Brohan et al. (Google) publish RT-1 — a Transformer trained on 130k robot demonstrations with conditioned text input. It is the first large-scale model combining vision, language, and robot control, but without pretraining on internet-scale data.
Zitkovich, Brohan et al. (Google DeepMind) formalized the VLA paradigm by co-fine-tuning PaLI-X and PaLM-E on robotic and internet-scale tasks. Actions are encoded as text tokens. The paper coined the term "vision-language-action model" and demonstrated emergent reasoning on novel tasks without additional training data.
The collaboration of 21 institutions produced Open X-Embodiment — a dataset of ~1M trajectories from 22 robot types. It enables VLA training across diverse embodiments and tasks, and serves as a foundational resource for RT-X and OpenVLA.
Kim et al. (Stanford) publish OpenVLA — an open-source 7B VLA built on LLaMA 2 + DINOv2 + SigLIP, trained on 970k trajectories from Open X-Embodiment. It outperforms the closed RT-2-X (55B) while using 7× fewer parameters. It is the first open platform for VLA research with PEFT and quantization support.
Black et al. (Physical Intelligence) publish π0 — a VLA with a Gemma-2B backbone and a flow-matching action head in place of discrete tokens, achieving higher motor precision on dexterity-demanding tasks such as folding clothes and washing dishes.
Dual-model architecture: a slower VLM acts as a high-level planner, paired with a fast action-generation module for high-frequency control. Figure AI (Helix) and NVIDIA (Groot N1) demonstrate dual-system VLAs for humanoids operating in real time.
Typical VLA models (7B–55B parameters) generate action tokens at 1–6 Hz on A100/RTX 4090-class GPUs, which is insufficient for tasks requiring high-frequency control (e.g., bimanual manipulation at >50 Hz). Deploying a large model directly on a robot, or routing inference through a network link to a GPU server, introduces additional latency.

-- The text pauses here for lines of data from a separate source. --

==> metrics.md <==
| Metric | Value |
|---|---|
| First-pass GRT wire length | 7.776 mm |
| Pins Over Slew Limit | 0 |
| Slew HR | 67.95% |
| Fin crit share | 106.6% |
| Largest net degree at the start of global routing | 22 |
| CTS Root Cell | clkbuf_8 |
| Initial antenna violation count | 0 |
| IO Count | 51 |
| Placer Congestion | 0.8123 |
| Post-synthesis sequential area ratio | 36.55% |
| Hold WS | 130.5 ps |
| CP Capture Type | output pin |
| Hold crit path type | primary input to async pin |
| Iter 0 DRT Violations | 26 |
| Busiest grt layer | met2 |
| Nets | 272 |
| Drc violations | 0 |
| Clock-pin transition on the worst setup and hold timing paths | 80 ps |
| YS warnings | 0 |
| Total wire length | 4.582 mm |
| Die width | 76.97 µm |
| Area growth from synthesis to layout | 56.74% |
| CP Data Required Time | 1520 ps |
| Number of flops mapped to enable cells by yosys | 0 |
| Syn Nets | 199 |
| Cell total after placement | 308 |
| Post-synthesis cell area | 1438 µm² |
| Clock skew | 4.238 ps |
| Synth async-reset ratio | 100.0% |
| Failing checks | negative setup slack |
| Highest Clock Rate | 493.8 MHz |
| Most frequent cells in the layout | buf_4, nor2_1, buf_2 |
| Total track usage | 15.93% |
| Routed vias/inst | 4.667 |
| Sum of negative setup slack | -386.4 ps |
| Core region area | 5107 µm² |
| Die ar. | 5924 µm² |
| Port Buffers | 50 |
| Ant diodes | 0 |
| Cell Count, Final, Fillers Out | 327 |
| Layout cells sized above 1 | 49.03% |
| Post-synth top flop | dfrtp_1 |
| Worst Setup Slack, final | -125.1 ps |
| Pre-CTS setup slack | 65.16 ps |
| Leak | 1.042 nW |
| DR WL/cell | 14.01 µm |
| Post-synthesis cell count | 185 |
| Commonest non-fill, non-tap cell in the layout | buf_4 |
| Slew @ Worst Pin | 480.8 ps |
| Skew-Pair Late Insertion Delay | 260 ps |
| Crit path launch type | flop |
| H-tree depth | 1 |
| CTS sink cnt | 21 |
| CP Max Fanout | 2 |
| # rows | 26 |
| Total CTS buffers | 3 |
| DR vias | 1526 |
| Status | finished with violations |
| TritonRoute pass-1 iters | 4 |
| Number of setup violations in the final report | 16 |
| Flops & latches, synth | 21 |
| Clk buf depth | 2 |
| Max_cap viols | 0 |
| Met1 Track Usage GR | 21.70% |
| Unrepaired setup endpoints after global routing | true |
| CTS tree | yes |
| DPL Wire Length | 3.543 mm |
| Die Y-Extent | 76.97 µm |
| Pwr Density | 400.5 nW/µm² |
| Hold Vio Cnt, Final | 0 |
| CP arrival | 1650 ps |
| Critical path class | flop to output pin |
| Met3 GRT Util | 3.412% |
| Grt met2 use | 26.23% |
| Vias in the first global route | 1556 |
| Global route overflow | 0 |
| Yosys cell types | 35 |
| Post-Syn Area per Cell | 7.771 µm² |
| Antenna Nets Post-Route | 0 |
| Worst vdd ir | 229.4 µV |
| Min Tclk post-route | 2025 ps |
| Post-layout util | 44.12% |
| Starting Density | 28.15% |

Selection of a pretrained VLM as the backbone of a VLA. This choice determines reasoning capabilities, model size, and hardware requirements.
The method by which the model encodes robot actions: discrete tokens (bins) or continuous output (diffusion, flow matching).

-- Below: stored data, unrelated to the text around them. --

`src/rtl/order_dispatch_if.sv`:
```
// Order dispatch bus: the cache-side pop/field signals and the
// compute-engine start/done handshake.
interface order_dispatch_if;
    logic       pop_order_en;
    logic       order_valid;
    logic       order_valid_r;
    logic [2:0] order;
    logic [31:0] id;
    logic [5:0] engine_start;
    logic [5:0] engine_done;

    // Dispatcher side: issues pops and starts, consumes order fields and dones
    modport master (
        output pop_order_en,
        output engine_start,
        input  order_valid,
        input  order_valid_r,
        input  order,
        input  id,
        input  engine_done
    );

    // Cache / engine side
    modport slave (
        input  pop_order_en,
        input  engine_start,
        output order_valid,
        output order_valid_r,
        output order,
        output id,
        output engine_done
    );
endinterface

```
`src/rtl/order_dispatch.sv`:
```
// Order dispatcher: pops one order at a time from the order cache, fires a
// one-hot start to the matching compute engine, waits for its done (with an
// optional timeout) and reports completion. Strictly one order in flight.
module order_dispatch #(
    parameter logic [31:0] TIMEOUT_CYCLES = 32'd16777216,
    parameter int          CNT_W          = 32
) (
    input  logic                 system_clk,
    input  logic                 rst,
    input  logic                 dispatch_en,
    input  logic                 clear_error,
    order_dispatch_if.master     bus,
    output logic                 busy,
    output logic [2:0]           cur_order,
    output logic [31:0]          cur_id,
    output logic                 order_done,
    output logic [31:0]          order_done_id,
    output logic                 fence,
    output logic [CNT_W-1:0]     done_count,
    output logic                 error
);

    localparam logic [2:0] IDLE   = 3'd0;
    localparam logic [2:0] POP    = 3'd1;
    localparam logic [2:0] CAPT   = 3'd2;
    localparam logic [2:0] DECODE = 3'd3;
    localparam logic [2:0] RUN    = 3'd4;
    localparam logic [2:0] DONE   = 3'd5;
    localparam logic [2:0] ERR    = 3'd6;

    localparam logic [CNT_W-1:0] CNT_ONE = CNT_W'(1);

    logic [2:0]       state_q, state_d;
    logic [31:0]      tmo_q, tmo_d;
    logic [2:0]       cur_order_q, cur_order_d;
    logic [31:0]      cur_id_q, cur_id_d;
    logic             pop_q, pop_d;
    logic             busy_q, busy_d;
    logic             order_done_q, order_done_d;
    logic [31:0]      order_done_id_q, order_done_id_d;
    logic             fence_q, fence_d;
    logic [CNT_W-1:0] done_count_q, done_count_d;
    logic             error_q, error_d;
    logic             run_done;
    logic             tmo_hit;
    logic [5:0]       start_vec;

    // Only the done bit of the engine serving the order in flight counts
    always_comb begin
        run_done = 1'b0;
        if (cur_order_q >= 3'd1 && cur_order_q <= 3'd6) begin
            run_done = bus.engine_done[cur_order_q - 3'd1];
        end
    end

    // Timeout fires on the last allowed RUN cycle; a zero limit disables it
    always_comb begin
        tmo_hit = (TIMEOUT_CYCLES != 32'd0) && (tmo_q == (TIMEOUT_CYCLES - 32'd1));
    end

    // One-hot start during DECODE, decoded only from the state flop and the
    // cache's registered order field, so it is free of combinational hazards
    always_comb begin
        start_vec = 6'd0;
        if (state_q == DECODE && bus.order >= 3'd1 && bus.order <= 3'd6) begin
            start_vec = 6'd1 << (bus.order - 3'd1);
        end
    end

    // Dispatch sequencing: pop, wait for fields, decode, run, report
    always_comb begin
        state_d     = state_q;
        tmo_d       = tmo_q;
        cur_order_d = cur_order_q;
        cur_id_d    = cur_id_q;
        case (state_q)
            IDLE: begin
                if (dispatch_en) begin
                    state_d = POP;
                end
            end
            POP: begin
                state_d = bus.order_valid ? CAPT : IDLE;
            end
            CAPT: begin
                state_d = DECODE;
            end
            DECODE: begin
                cur_order_d = bus.order;
                cur_id_d    = bus.id;
                tmo_d       = 32'd0;
                state_d     = (bus.order == 3'd0 || bus.order == 3'd7) ? DONE : RUN;
            end
            RUN: begin
                tmo_d = tmo_q + 32'd1;
                if (run_done) begin
                    state_d = DONE;
                end else if (tmo_hit) begin
                    state_d = ERR;
                end
            end
            DONE: begin
                state_d = dispatch_en ? POP : IDLE;
            end
            ERR: begin
                if (clear_error) begin
                    state_d = IDLE;
                end
            end
            default: begin
                state_d = IDLE;
            end
        endcase
    end

    // Registered outputs decoded from the next state so they align with it
    always_comb begin
        pop_d           = (state_d == POP);
        busy_d          = (state_d != IDLE);
        order_done_d    = (state_d == DONE);
        fence_d         = (state_d == DONE) && (cur_order_d == 3'd7);
        order_done_id_d = (state_d == DONE) ? cur_id_d : order_done_id_q;
        done_count_d    = (state_d == DONE) ? (done_count_q + CNT_ONE) : done_count_q;
        error_d         = (state_d == ERR);
    end

    // State and output registers, cleared asynchronously by reset
    always_ff @(posedge system_clk or posedge rst) begin
        if (rst) begin
            state_q         <= IDLE;
            tmo_q           <= 32'd0;
            cur_order_q     <= 3'd0;
            cur_id_q        <= 32'd0;
            pop_q           <= 1'b0;
            busy_q          <= 1'b0;
            order_done_q    <= 1'b0;
            order_done_id_q <= 32'd0;
            fence_q         <= 1'b0;
            done_count_q    <= '0;
            error_q         <= 1'b0;
        end else begin
            state_q         <= state_d;
            tmo_q           <= tmo_d;
            cur_order_q     <= cur_order_d;
            cur_id_q        <= cur_id_d;
            pop_q           <= pop_d;
            busy_q          <= busy_d;
            order_done_q    <= order_done_d;
            order_done_id_q <= order_done_id_d;
            fence_q         <= fence_d;
            done_count_q    <= done_count_d;
            error_q         <= error_d;
        end
    end

    assign bus.pop_order_en = pop_q;
    assign bus.engine_start = start_vec;
    assign busy             = busy_q;
    assign cur_order        = cur_order_q;
    assign cur_id           = cur_id_q;
    assign order_done       = order_done_q;
    assign order_done_id    = order_done_id_q;
    assign fence            = fence_q;
    assign done_count       = done_count_q;
    assign error            = error_q;

endmodule

```
`src/flat_wrapper.sv`:
```
// flat-port wrapper written by rule: the top's interface ports become plain ports
module order_dispatch_flat 
#(
    parameter logic [31:0] TIMEOUT_CYCLES = 32'd16777216,
    parameter int          CNT_W          = 32
)
  (system_clk, rst, dispatch_en, clear_error, busy, cur_order, cur_id, order_done, order_done_id, fence, done_count, error, bus_pop_order_en, bus_engine_start, bus_order_valid, bus_order_valid_r, bus_order, bus_id, bus_engine_done);
  order_dispatch_if bus_i ();
  input  logic system_clk;
  input  logic rst;
  input  logic dispatch_en;
  input  logic clear_error;
  output logic busy;
  output logic [2:0] cur_order;
  output logic [31:0] cur_id;
  output logic order_done;
  output logic [31:0] order_done_id;
  output logic fence;
  output logic [CNT_W-1:0] done_count;
  output logic error;
  output wire logic [$bits(bus_i.pop_order_en)-1:0] bus_pop_order_en;
  output wire logic [$bits(bus_i.engine_start)-1:0] bus_engine_start;
  input wire logic [$bits(bus_i.order_valid)-1:0] bus_order_valid;
  input wire logic [$bits(bus_i.order_valid_r)-1:0] bus_order_valid_r;
  input wire logic [$bits(bus_i.order)-1:0] bus_order;
  input wire logic [$bits(bus_i.id)-1:0] bus_id;
  input wire logic [$bits(bus_i.engine_done)-1:0] bus_engine_done;
  assign bus_pop_order_en = bus_i.pop_order_en;
  assign bus_engine_start = bus_i.engine_start;
  assign bus_i.order_valid = bus_order_valid;
  assign bus_i.order_valid_r = bus_order_valid_r;
  assign bus_i.order = bus_order;
  assign bus_i.id = bus_id;
  assign bus_i.engine_done = bus_engine_done;
  order_dispatch #(.TIMEOUT_CYCLES(TIMEOUT_CYCLES), .CNT_W(CNT_W)) u_core (.system_clk(system_clk), .rst(rst), .dispatch_en(dispatch_en), .clear_error(clear_error), .bus(bus_i), .busy(busy), .cur_order(cur_order), .cur_id(cur_id), .order_done(order_done), .order_done_id(order_done_id), .fence(fence), .done_count(done_count), .error(error));
endmodule
```
`config.mk`:
```
export PLATFORM = sky130hd
export DESIGN_NAME = order_dispatch_flat
export DESIGN_NICKNAME = d
export VERILOG_FILES = /design/src/rtl/order_dispatch_if.sv /design/src/rtl/order_dispatch.sv /design/src/flat_wrapper.sv
export SDC_FILE = /design/constraint.sdc
export NUM_CORES = 1
export LEC_CHECK = 0
export BUFFER_PORTS_ARGS = -buffer_cell sky130_fd_sc_hd__clkbuf_2
export CAP_MARGIN = 30
export CORE_MARGIN = 2
export CORE_UTILIZATION = 45
export DETAILED_ROUTE_END_ITERATION = 10
export PLACE_DENSITY = 0.81
export SYNTH_ARGS = -nofsm -noshare
export SYNTH_HDL_FRONTEND = slang
export SYNTH_SLANG_ARGS = --single-unit
```
`constraint.sdc`:
```
create_clock -name system_clk -period 5.58 [get_ports system_clk]
set_input_delay 0.279 -clock system_clk [delete_from_list [all_inputs] [get_ports system_clk]]
set_output_delay 0.279 -clock system_clk [all_outputs]
set_load 0.005 [all_outputs]
```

The ratio of robotic data (demonstration trajectories) to internet data (vision-language tasks). This affects the balance between language understanding and motor generalization.
The frequency at which a VLA generates and executes actions. It is constrained by the model's inference speed and system architecture (single-model vs. dual-system).

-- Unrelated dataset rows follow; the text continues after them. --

<file path="config.mk">
export PLATFORM = sky130hd
export DESIGN_NAME = adder_arbiter_flat
export DESIGN_NICKNAME = d
export VERILOG_FILES = /design/src/rtl/adder_arbiter_if.sv /design/src/rtl/adder_arbiter.sv /design/src/flat_wrapper.sv
export SDC_FILE = /design/constraint.sdc
export NUM_CORES = 1
export LEC_CHECK = 0
export ABC_CLOCK_PERIOD_IN_PS = 5050
export CORE_UTILIZATION = 43
export DETAILED_ROUTE_END_ITERATION = 10
export PLACE_DENSITY_LB_ADDON = 0.12
export SYNTH_ARGS = -nofsm -noshare
export SYNTH_HDL_FRONTEND = slang
export SYNTH_SLANG_ARGS = --single-unit
</file>
<file path="constraint.sdc">
create_clock -name clk -period 5.05 [get_ports clk]
set_input_delay 0.505 -clock clk [delete_from_list [all_inputs] [get_ports clk]]
set_output_delay 0.505 -clock clk [all_outputs]
set_load 0.02 [all_outputs]
</file>
<file path="src/rtl/adder_arbiter_if.sv">
`default_nettype none
// ============================================================================
// Module   : adder_arbiter_if
// Purpose  : Two requester ports and one result port of the shared adder.
// Revision : 1.0  initial release
// ============================================================================
interface adder_arbiter_if;
  logic        req0_valid;
  logic [31:0] req0_a;
  logic [31:0] req0_b;
  logic        req0_cin;
  logic        req0_ready;

  logic        req1_valid;
  logic [31:0] req1_a;
  logic [31:0] req1_b;
  logic        req1_cin;
  logic        req1_ready;

  logic        res_valid;
  logic        res_ready;
  logic        res_id;
  logic [31:0] res_sum;
  logic        res_cout;

  modport master (
    output req0_valid, req0_a, req0_b, req0_cin,
    output req1_valid, req1_a, req1_b, req1_cin,
    output res_ready,
    input  req0_ready, req1_ready,
    input  res_valid, res_id, res_sum, res_cout
  );

  modport slave (
    input  req0_valid, req0_a, req0_b, req0_cin,
    input  req1_valid, req1_a, req1_b, req1_cin,
    input  res_ready,
    output req0_ready, req1_ready,
    output res_valid, res_id, res_sum, res_cout
  );
endinterface
`default_nettype wire

</file>
<file path="src/rtl/adder_arbiter.sv">
`default_nettype none
// ============================================================================
// Module   : adder_arbiter
// Purpose  : One 32-bit adder shared by two requesters, registered result.
// Revision : 1.0  initial release
// ============================================================================
module adder_arbiter #(
  parameter int FIXED_PRIO = 0
) (
  input  logic            clk,
  input  logic            rst_n,
  adder_arbiter_if.slave  bus
);

  logic        r_res_valid;
  logic        r_res_id;
  logic        r_res_cout;
  logic [31:0] r_res_sum;
  logic        r_ptr;

  logic        w_slot_free;
  logic        w_prefer1;
  logic        w_pick1;
  logic        w_accept;
  logic [31:0] w_a;
  logic [31:0] w_b;
  logic        w_cin;
  logic [32:0] w_total;

  assign w_slot_free = ~r_res_valid | bus.res_ready;

  // In fixed-priority mode the pointer is folded away and requester 0 always wins a tie.
  assign w_prefer1 = (FIXED_PRIO == 0) ? r_ptr : 1'b0;
  assign w_pick1   = bus.req1_valid & (~bus.req0_valid | w_prefer1);

  // rst_n gates the grant so both readies are low while reset is held.
  assign w_accept  = rst_n & w_slot_free & (bus.req0_valid | bus.req1_valid);

  assign bus.req0_ready = w_accept & ~w_pick1;
  assign bus.req1_ready = w_accept &  w_pick1;

  assign w_a     = w_pick1 ? bus.req1_a   : bus.req0_a;
  assign w_b     = w_pick1 ? bus.req1_b   : bus.req0_b;
  assign w_cin   = w_pick1 ? bus.req1_cin : bus.req0_cin;
  assign w_total = {1'b0, w_a} + {1'b0, w_b} + {32'd0, w_cin};

  always_ff @(posedge clk or negedge rst_n) begin
    if (!rst_n) begin
      r_res_valid <= 1'b0;
      r_res_id    <= 1'b0;
      r_res_cout  <= 1'b0;
      r_res_sum   <= 32'd0;
      r_ptr       <= 1'b0;
    end else if (w_accept) begin
      r_res_valid <= 1'b1;
      r_res_id    <= w_pick1;
      r_res_cout  <= w_total[32];
      r_res_sum   <= w_total[31:0];
      r_ptr       <= ~w_pick1;
    end else if (w_slot_free) begin
      r_res_valid <= 1'b0;
    end
  end

  assign bus.res_valid = r_res_valid;
  assign bus.res_id    = r_res_id;
  assign bus.res_cout  = r_res_cout;
  assign bus.res_sum   = r_res_sum;

endmodule
`default_nettype wire

</file>
<file path="src/flat_wrapper.sv">
// flat-port wrapper written by rule: the top's interface ports become plain ports
module adder_arbiter_flat 
#(
  parameter int FIXED_PRIO = 0
)
  (clk, rst_n, bus_req0_valid, bus_req0_a, bus_req0_b, bus_req0_cin, bus_req1_valid, bus_req1_a, bus_req1_b, bus_req1_cin, bus_res_ready, bus_req0_ready, bus_req1_ready, bus_res_valid, bus_res_id, bus_res_sum, bus_res_cout);
  adder_arbiter_if bus_i ();
  input  logic clk;
  input  logic rst_n;
  input wire logic [$bits(bus_i.req0_valid)-1:0] bus_req0_valid;
  input wire logic [$bits(bus_i.req0_a)-1:0] bus_req0_a;
  input wire logic [$bits(bus_i.req0_b)-1:0] bus_req0_b;
  input wire logic [$bits(bus_i.req0_cin)-1:0] bus_req0_cin;
  input wire logic [$bits(bus_i.req1_valid)-1:0] bus_req1_valid;
  input wire logic [$bits(bus_i.req1_a)-1:0] bus_req1_a;
  input wire logic [$bits(bus_i.req1_b)-1:0] bus_req1_b;
  input wire logic [$bits(bus_i.req1_cin)-1:0] bus_req1_cin;
  input wire logic [$bits(bus_i.res_ready)-1:0] bus_res_ready;
  output wire logic [$bits(bus_i.req0_ready)-1:0] bus_req0_ready;
  output wire logic [$bits(bus_i.req1_ready)-1:0] bus_req1_ready;
  output wire logic [$bits(bus_i.res_valid)-1:0] bus_res_valid;
  output wire logic [$bits(bus_i.res_id)-1:0] bus_res_id;
  output wire logic [$bits(bus_i.res_sum)-1:0] bus_res_sum;
  output wire logic [$bits(bus_i.res_cout)-1:0] bus_res_cout;
  assign bus_i.req0_valid = bus_req0_valid;
  assign bus_i.req0_a = bus_req0_a;
  assign bus_i.req0_b = bus_req0_b;
  assign bus_i.req0_cin = bus_req0_cin;
  assign bus_i.req1_valid = bus_req1_valid;
  assign bus_i.req1_a = bus_req1_a;
  assign bus_i.req1_b = bus_req1_b;
  assign bus_i.req1_cin = bus_req1_cin;
  assign bus_i.res_ready = bus_res_ready;
  assign bus_req0_ready = bus_i.req0_ready;
  assign bus_req1_ready = bus_i.req1_ready;
  assign bus_res_valid = bus_i.res_valid;
  assign bus_res_id = bus_i.res_id;
  assign bus_res_sum = bus_i.res_sum;
  assign bus_res_cout = bus_i.res_cout;
  adder_arbiter #(.FIXED_PRIO(FIXED_PRIO)) u_core (.clk(clk), .rst_n(rst_n), .bus(bus_i));
endmodule
</file>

Whether a VLA operates as a single end-to-end model or a dual-system architecture with separate planning and execution components.
Standard VLA models (RT-2, OpenVLA) use a dense Transformer backbone that processes all tokens — visual, language, and action — through every layer. There is no routing or sparse activation, in contrast to MoE-VLA variants proposed in later work.
Training is fully parallel across tokens (full trajectories are processed as sequences of vision-language tokens). Inference is sequential per action token, but visual and linguistic processing (prefill) is parallel.
VLA models based on large LLMs (7B–55B parameters) require GPUs with tensor cores for efficient inference. Training demands A100/H100-class GPU clusters (OpenVLA: 64×A100 for 14 days). Real-time inference on a robot requires at minimum an RTX 4090 (6 Hz for a 7B model).
Google DeepMind trained RT-2 (PaLM-E, PaLI-X backbone) on TPUs. TPU v4/v5 efficiently handle LLM matrix operations in VLA models.